I'm not feeling reassured here

Posted on 22:29 by Unknown
Derek Thompson, one of my favorite journalists, has a post worth reading that pushes back against the job loss from automation-- but also read the comments, which make a lot of good rebuttal's to what Thompson is saying. Part of what I like best about Thompson is that he is a remarkably even-keeled guy, a rarity in a newsmedia that gravitates towards the euphoric and the apocalyptic. It's especially unusual in a guy who writes often about tech, and a guy with a generally neoliberal flavor, as they tend to be the ones in a rush to ignore human suffering. Optimism that doesn't degrade into absurd technoutopianism, or that doesn't discount the incredible hardships of the poor, is a rarity these days. I appreciate his sobriety, and I don't know, maybe he's right. But there seems to be a lot of wishful "hey, it's probably not gonna happen soon" going on there. Worth saying, too, is that Thompson focuses exclusively on employment rate, and doesn't consider job quality, which to my lights is equally important. As his colleague Matt O'Brien points out, automation doesn't have to lead to mass joblessness to severely undermine the conditions for workers.

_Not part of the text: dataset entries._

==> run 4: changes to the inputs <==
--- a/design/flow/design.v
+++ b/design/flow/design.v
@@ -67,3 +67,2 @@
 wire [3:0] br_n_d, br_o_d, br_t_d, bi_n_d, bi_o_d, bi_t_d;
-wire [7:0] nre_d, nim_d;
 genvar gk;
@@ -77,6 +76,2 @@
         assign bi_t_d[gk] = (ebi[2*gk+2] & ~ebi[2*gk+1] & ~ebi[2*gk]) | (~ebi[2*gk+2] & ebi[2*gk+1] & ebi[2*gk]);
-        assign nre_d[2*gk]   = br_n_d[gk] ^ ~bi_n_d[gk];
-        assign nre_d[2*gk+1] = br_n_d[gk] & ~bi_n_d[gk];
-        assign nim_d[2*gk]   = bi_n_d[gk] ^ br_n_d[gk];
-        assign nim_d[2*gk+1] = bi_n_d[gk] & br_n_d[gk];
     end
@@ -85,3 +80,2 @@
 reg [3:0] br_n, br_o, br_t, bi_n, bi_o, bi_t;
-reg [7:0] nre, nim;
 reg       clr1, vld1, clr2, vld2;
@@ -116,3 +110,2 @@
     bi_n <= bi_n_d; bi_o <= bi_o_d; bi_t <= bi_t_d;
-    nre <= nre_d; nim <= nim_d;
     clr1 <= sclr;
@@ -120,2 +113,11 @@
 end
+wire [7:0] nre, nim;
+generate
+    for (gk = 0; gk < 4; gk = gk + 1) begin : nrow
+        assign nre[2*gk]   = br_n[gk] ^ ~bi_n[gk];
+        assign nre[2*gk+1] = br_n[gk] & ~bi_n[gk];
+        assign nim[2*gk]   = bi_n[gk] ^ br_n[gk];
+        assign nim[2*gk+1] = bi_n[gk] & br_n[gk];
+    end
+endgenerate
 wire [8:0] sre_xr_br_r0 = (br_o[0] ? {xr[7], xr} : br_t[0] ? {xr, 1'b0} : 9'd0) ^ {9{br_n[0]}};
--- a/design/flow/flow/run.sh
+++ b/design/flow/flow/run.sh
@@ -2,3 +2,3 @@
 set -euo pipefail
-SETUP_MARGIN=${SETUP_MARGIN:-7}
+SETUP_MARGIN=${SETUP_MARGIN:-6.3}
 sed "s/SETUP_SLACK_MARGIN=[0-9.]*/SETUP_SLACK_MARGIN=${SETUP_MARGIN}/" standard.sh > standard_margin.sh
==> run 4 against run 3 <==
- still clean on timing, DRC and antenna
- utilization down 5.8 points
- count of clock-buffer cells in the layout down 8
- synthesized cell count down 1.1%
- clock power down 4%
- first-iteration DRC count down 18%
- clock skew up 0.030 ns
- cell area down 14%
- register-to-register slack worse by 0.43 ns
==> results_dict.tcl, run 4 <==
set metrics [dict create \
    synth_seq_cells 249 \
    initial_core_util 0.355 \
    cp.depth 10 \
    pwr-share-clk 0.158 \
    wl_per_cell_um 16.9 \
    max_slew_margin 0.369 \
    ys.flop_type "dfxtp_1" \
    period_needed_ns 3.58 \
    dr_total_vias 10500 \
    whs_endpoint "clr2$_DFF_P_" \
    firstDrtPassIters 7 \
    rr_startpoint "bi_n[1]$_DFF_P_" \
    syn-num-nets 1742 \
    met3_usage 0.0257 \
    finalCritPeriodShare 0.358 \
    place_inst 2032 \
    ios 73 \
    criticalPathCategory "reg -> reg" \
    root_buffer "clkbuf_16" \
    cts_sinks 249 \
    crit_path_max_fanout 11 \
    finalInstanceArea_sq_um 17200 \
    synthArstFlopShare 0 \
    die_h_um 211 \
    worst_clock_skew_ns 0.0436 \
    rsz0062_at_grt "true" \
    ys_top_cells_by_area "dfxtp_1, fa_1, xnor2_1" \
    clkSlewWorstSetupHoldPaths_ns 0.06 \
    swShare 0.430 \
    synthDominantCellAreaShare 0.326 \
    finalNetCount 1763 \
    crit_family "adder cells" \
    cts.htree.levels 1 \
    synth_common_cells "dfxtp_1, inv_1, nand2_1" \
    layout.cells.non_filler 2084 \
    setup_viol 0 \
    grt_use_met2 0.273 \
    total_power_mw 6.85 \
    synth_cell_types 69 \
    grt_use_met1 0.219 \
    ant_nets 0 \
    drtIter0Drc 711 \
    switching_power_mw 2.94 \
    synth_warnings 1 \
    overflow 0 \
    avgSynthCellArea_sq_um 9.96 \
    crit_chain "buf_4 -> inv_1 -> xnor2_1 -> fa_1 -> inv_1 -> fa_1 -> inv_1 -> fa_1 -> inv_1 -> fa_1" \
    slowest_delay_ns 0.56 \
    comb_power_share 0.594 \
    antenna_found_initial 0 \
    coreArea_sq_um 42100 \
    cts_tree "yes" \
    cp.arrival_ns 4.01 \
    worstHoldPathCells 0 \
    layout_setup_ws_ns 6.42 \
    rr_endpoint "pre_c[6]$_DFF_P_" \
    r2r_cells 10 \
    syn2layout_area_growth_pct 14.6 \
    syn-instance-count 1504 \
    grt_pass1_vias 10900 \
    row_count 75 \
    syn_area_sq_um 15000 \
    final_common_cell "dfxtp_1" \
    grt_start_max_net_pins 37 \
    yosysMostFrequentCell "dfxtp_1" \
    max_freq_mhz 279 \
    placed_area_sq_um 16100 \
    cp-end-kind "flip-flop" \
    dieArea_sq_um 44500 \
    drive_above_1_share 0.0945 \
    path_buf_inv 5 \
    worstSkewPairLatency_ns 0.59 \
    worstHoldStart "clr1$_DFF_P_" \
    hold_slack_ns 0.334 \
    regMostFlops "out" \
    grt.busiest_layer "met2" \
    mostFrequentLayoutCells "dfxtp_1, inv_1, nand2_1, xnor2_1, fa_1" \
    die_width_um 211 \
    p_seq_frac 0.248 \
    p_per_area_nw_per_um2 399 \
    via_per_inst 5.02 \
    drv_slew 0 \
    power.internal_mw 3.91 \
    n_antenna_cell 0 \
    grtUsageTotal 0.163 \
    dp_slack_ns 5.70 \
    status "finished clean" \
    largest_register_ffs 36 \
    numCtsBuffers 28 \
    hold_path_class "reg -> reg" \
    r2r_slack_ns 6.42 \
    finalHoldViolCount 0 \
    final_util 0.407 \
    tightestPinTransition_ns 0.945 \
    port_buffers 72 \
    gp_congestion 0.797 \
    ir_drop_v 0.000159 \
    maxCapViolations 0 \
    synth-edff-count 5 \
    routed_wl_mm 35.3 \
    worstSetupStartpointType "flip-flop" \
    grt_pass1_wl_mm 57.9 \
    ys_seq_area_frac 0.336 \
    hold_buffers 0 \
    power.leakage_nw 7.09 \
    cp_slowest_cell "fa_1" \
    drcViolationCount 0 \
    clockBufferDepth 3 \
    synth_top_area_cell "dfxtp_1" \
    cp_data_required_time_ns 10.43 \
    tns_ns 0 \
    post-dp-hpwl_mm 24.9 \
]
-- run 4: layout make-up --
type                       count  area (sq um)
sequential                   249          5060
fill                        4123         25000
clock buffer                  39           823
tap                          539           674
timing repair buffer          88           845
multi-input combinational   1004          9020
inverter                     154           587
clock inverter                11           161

Seriously, read the comments of Thompson's post. Tons of insight there.

One thing I'd like to point out is that even if we merely have a change in the skills or temperament needed for some jobs, rather than just the elimination of jobs, that essentially renders large swaths of people unemployable. Jobs that interface significantly with technology (which is to say, jobs) typically require significant retraining for people who have been laid off from other careers. People who can't adjust-- or, even worse, people who aren't given the opportunity to adjust because employers assume they can't-- are left behind, and fall into the precarious lives that so many are suffering through right now. As one of the commenters on the post points out, economists tend to think of jobs in net; if 5,000 people are laid off, and then 5,000 jobs added, hey, that's balance. But the original 5,000 people are very unlikely to be significantly represented within the 5,000 newly employed, and the longer a person is unemployed, the harder and harder it is for them to eventually find work.

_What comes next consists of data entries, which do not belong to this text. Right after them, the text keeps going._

Context: an optimization exercise on an open-source flow, tuned for small area. The choices shown serve that exercise and are no tape-out recipe. At most, simulation tests tie the RTL to the original design; equivalence was not proved. No activity file was given, so power comes from the tool's default toggle rates.

== v6 ==
Design RV32I_Processor, start of the top module:
module RV32I_Processor (
    input clk,
    input reset,
    input [31:0] branch_target,
    input [31:0] jump_target,
    input interrupt_taken,
    input [31:0] interrupt_vector,
    input stall,
    input [255:0] instruction_memory_input,
    output [31:0] pc,
    output [31:0] alu_result,
    output wire [31:0] instruction,
    output reg_write,
    output [31:0] read_data1,
    output [31:0] read_data2,
    output zero,
    input [5:0] alu_control,
    output exception
);
==> module rca32, before the edit <==
module rca32 (
    input  [31:0] x,
    input  [31:0] y,
    input         ci,
    output [31:0] s,
    output        co
);
    wire [32:0] c;
    assign c[0] = ci;
    genvar k;
    generate
        for (k = 0; k < 32; k = k + 1) begin : g_fa
            assign s[k]   = x[k] ^ y[k] ^ c[k];
            assign c[k+1] = (x[k] & y[k]) | (x[k] & c[k]) | (y[k] & c[k]);
        end
    endgenerate
    assign co = c[32];
endmodule
==> flow/config.mk <==
export PLATFORM = sky130hd
export DESIGN_NAME = RV32I_Processor
export DESIGN_NICKNAME = RV32I_Processor
export VERILOG_FILES = /design/flow/design.v
export SDC_FILE = /design/flow/constraint.sdc
export NUM_CORES = 8
export LEC_CHECK = 0
export ABC_AREA = 1
export CAP_MARGIN = 20
export CORE_MARGIN = 2
export CORE_UTILIZATION = 35
export PLACE_DENSITY = 0.4
export SLEW_MARGIN = 20
==> flow/constraint.sdc <==
create_clock -name core_clock -period 240.0 [get_ports {clk}]
set_input_delay 48.0000 -clock core_clock [delete_from_list [all_inputs] [get_ports {clk}]]
set_output_delay 48.0000 -clock core_clock [all_outputs]
set_load 0.01 [all_outputs]
run.sh (not shown) runs the stock make flow with config.mk's settings and CLKGATE_MAP_FILE= SYNTH_SCRIPT=/design/flow/synth_recipe.tcl, a recipe that flattens the netlist after the stock synthesis.
Here is what was changed in the inputs of v7 compared with v6.
--- a/flow/design.v
+++ b/flow/design.v
@@ -121,26 +121,8 @@
         ({32{o_ones & red_or}}) |
         {31'd0, bit0};
     assign zero = ~|alu_result;
 endmodule
-module rca32 (
-    input  [31:0] x,
-    input  [31:0] y,
-    input         ci,
-    output [31:0] s,
-    output        co
-);
-    wire [32:0] c;
-    assign c[0] = ci;
-    genvar k;
-    generate
-        for (k = 0; k < 32; k = k + 1) begin : g_fa
-            assign s[k]   = x[k] ^ y[k] ^ c[k];
-            assign c[k+1] = (x[k] & y[k]) | (x[k] & c[k]) | (y[k] & c[k]);
-        end
-    endgenerate
-    assign co = c[32];
-endmodule
 module cdiv125 (
     input  [28:0] y,
     output [22:0] q
 );
Summary of v7 over v6: post-route worst hold slack ~0 delta; cell count ~0 delta; overall via count from detail_route ~0 delta; area of the core ~0 delta; number of buffers inserted by hold repair at cts ~0 delta.
v6 → v7: global-route wire length before repair barely changed; utilization about even; overall routed net length shows no meaningful change; area growth from synthesis to layout did not really move.
The die area was comparable across v7 and v6.
Reported for v7 and v6, register fraction of the total cell area turned out identical to the last digit.
Post-route clock period utilization delta (v7 -> v6): insignificant
Initial antenna violation count came out exactly the same in v7 and v6.
Comparing v6 against v7, there is no change at all in maximum vdd ir drop.
No functional check of the RTL was part of v6.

Matt Yglesias continues a recent trend in writing a post on this issue that is, well, bizarre. His Slate blog has taken a turn for the odd in general lately. In the post-- which, in keeping with another recent trend of moving towards a positively Mickey Kaus-like brevity, runs all of two paragraphs-- simply says that technology that eliminates jobs has always been with us and that it's strange to talk about it now. Well, yeah-- it's a long term trend. But as is the case with global warming, the fact that the trend is old says nothing about whether it is accelerating or whether we are reaching an inflection point that will undermine our basic way of life. I'm not sure what Yglesias thought is saying here. The fact that the trend has been going on for a long time doesn't mean it isn't causing massive human suffering. But suffering hasn't really been Yglesias's beat lately.

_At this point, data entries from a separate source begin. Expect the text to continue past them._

Source: an optimization exercise on an open RTL-to-GDS flow (aim: small area and a short achievable clock period). Production flows keep margins and buffers that such runs may drop.
Function was not checked in any run shown here: the RTL went through the layout flow alone.
Power is estimated from default activity; no workload was simulated.

## flow/design.v (module list and top-level ports; edited modules follow where they fit)
// module mul8: 14 lines
// module mul16: 1095 lines
// module mul16_fa: 4 lines
// module mul16_cpa: 143 lines
// module mul16_xnor: 3 lines
module mul16(
    input clk,
    input logic[15:0] a,
    input logic[15:0] b,
    output logic[31:0] r
);
  // ...
==> flow/flow/run.sh <==
#!/bin/bash
set -uo pipefail
here=$(pwd)
export BUFFER_PORTS_ARGS="-buffer_cell sky130_fd_sc_hd__buf_4"
export PRE_RESIZE_TCL="$here/flow/outbuf.tcl"
bash standard.sh > standard.log 2>&1
==> flow/flow/outbuf.tcl <==
# Sourced by ORFS's resize.tcl before repair_design: the buffer that buffer_ports put on
# each output port becomes a sky130_fd_sc_hd__buf_1.
set n 0
foreach port [get_ports -filter "direction==output"] {
  set net [get_nets [get_full_name $port]]
  foreach pin [get_pins -of_objects $net -filter "direction==output"] {
    set inst [get_cells -of_objects $pin]
    if {[get_property $inst ref_name] eq "sky130_fd_sc_hd__buf_4"} {
      replace_cell $inst sky130_fd_sc_hd__buf_1
      incr n
    }
  }
}
puts "outbuf.tcl: $n output buffers made buf_1"
==> flow/standard.sh <==
#!/bin/bash
# synth_recipe.tcl (not shown) runs the flow's synth.tcl, then flattens the netlist and writes it again
# the make line also repeats each setting of config.mk as NAME=value (left out here)
make -C /OpenROAD-flow-scripts/flow DESIGN_CONFIG=/design/flow/config.mk WORK_HOME=/design/flow/orfs CLKGATE_MAP_FILE= SYNTH_SCRIPT=/design/flow/synth_recipe.tcl "${@:-finish}"
==> flow/config.mk <==
export PLATFORM = sky130hd
export DESIGN_NAME = mul16
export DESIGN_NICKNAME = mul16
export VERILOG_FILES = /design/flow/design.v
export SDC_FILE = /design/flow/constraint.sdc
export NUM_CORES = 4
export LEC_CHECK = 0
export CAP_MARGIN = 20
export CORE_MARGIN = 2
export CORE_UTILIZATION = 40
export CTS_BUF_LIST = sky130_fd_sc_hd__clkbuf_8
export CTS_CLUSTER_SIZE = 12
export SETUP_SLACK_MARGIN = 2.0
export SLEW_MARGIN = 20
export SYNTH_HIERARCHICAL = 1
export SYNTH_MINIMUM_KEEP_SIZE = 0
==> flow/constraint.sdc <==
create_clock -name core_clock -period 5.5 [get_ports {clk}]
set_input_delay 1.1000 -clock core_clock [delete_from_list [all_inputs] [get_ports {clk}]]
set_output_delay 1.1000 -clock core_clock [all_outputs]
set_load 0.01 [all_outputs]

There's plenty to read. If it isn't clear, I'm mostly interested in these issues because they seem like a useful frame to discuss the long-term trend of less and less income going to labor, and in broader strokes, the way in which our society has become a massive machine for generating wealth for those at the top. I find the "income inequality" conversation to be frustrating on a variety of levels, in large part because it is so well worn. I'm trying to address how we think our society is supposed to function, and what happens when one of the basic planks starts to degrade. Contrary to Thompson and Yglesias, I don't think it's too early to think things through, even if these problems don't start to affect us in mass in the near future. We have a habit of deciding problems are problems too late rather than too soon.